[GIVEN INFORMATION]
--------------------------------------------------

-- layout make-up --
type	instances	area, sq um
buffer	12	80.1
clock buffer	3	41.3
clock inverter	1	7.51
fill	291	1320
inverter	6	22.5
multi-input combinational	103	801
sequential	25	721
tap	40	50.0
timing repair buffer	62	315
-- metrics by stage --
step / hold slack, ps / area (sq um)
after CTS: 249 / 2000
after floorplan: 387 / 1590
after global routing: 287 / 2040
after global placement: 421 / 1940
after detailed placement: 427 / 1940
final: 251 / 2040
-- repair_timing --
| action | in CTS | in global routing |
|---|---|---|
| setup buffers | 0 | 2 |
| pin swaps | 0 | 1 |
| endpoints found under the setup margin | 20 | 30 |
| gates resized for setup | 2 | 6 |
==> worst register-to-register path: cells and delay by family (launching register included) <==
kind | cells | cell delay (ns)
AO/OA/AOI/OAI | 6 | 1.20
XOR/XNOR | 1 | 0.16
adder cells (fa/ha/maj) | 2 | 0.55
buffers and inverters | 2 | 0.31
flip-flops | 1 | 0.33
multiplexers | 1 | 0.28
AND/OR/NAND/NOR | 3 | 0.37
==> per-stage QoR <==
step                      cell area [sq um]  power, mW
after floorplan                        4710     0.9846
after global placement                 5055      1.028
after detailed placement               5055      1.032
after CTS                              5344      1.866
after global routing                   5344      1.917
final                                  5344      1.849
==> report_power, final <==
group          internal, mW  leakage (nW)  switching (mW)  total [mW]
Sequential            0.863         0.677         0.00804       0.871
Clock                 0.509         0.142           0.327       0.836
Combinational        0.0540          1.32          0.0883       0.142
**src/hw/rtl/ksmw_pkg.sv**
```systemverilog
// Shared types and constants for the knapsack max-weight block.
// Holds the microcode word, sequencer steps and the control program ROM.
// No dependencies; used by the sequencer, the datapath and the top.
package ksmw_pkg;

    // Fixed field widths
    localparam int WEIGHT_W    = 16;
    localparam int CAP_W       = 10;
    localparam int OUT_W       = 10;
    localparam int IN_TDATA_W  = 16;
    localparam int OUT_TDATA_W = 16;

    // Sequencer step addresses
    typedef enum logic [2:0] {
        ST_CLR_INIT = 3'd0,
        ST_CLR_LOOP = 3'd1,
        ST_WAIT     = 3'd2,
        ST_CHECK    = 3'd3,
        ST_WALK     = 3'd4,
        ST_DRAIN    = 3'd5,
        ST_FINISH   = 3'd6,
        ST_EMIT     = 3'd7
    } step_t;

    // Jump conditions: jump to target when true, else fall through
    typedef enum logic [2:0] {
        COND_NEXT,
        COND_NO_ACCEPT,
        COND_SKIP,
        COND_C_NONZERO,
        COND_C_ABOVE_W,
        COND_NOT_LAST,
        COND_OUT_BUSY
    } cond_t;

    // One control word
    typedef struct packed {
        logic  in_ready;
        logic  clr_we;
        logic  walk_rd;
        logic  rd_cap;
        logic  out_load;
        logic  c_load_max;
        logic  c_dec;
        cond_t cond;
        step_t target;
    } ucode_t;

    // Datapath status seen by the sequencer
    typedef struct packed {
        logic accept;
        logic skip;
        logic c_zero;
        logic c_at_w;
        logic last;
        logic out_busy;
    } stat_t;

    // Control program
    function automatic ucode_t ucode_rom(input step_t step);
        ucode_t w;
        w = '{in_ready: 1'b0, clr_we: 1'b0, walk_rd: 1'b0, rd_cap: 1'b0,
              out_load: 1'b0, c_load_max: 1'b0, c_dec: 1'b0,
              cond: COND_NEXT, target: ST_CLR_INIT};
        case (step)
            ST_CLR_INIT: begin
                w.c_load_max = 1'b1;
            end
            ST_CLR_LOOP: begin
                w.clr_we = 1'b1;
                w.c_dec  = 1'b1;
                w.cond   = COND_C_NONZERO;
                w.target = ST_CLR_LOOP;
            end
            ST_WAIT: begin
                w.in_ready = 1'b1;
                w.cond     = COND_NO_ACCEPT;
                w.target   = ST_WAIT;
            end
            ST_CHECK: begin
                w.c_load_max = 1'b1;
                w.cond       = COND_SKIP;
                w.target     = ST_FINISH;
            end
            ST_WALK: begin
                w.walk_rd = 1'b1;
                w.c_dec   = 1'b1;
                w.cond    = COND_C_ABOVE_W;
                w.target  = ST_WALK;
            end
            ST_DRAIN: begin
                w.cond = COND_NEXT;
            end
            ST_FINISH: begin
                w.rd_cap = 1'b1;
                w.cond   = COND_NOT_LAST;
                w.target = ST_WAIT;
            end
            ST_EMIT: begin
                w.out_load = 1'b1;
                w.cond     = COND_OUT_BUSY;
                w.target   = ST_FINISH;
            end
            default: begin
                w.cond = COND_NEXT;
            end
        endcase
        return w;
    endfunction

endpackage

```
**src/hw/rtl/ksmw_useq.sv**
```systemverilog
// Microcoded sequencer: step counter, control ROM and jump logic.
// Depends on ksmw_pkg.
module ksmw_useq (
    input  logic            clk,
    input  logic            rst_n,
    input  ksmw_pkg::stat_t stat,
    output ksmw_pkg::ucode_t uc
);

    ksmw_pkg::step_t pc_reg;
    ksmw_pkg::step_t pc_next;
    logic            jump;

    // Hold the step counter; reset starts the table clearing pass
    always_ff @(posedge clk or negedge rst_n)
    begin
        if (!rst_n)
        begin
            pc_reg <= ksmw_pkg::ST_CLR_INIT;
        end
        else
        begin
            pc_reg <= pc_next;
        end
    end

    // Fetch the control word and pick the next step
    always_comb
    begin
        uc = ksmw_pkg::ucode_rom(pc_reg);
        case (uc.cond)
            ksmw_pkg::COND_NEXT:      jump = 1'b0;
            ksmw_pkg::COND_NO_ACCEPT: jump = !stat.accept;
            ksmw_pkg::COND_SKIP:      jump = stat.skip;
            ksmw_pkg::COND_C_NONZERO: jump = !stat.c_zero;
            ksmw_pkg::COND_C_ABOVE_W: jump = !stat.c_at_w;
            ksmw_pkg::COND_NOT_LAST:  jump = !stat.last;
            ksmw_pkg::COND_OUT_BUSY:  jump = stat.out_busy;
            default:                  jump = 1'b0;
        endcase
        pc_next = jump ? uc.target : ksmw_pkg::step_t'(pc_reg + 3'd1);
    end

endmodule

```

--------------------------------------------------

[DESCRIPTION OF THE TASK] Among the lines above, which hold the word "routing"? Report each one.

[RESULT OF THIS EXERCISE]
after global routing: 287 / 2040
| action | in CTS | in global routing |
after global routing                   5344      1.917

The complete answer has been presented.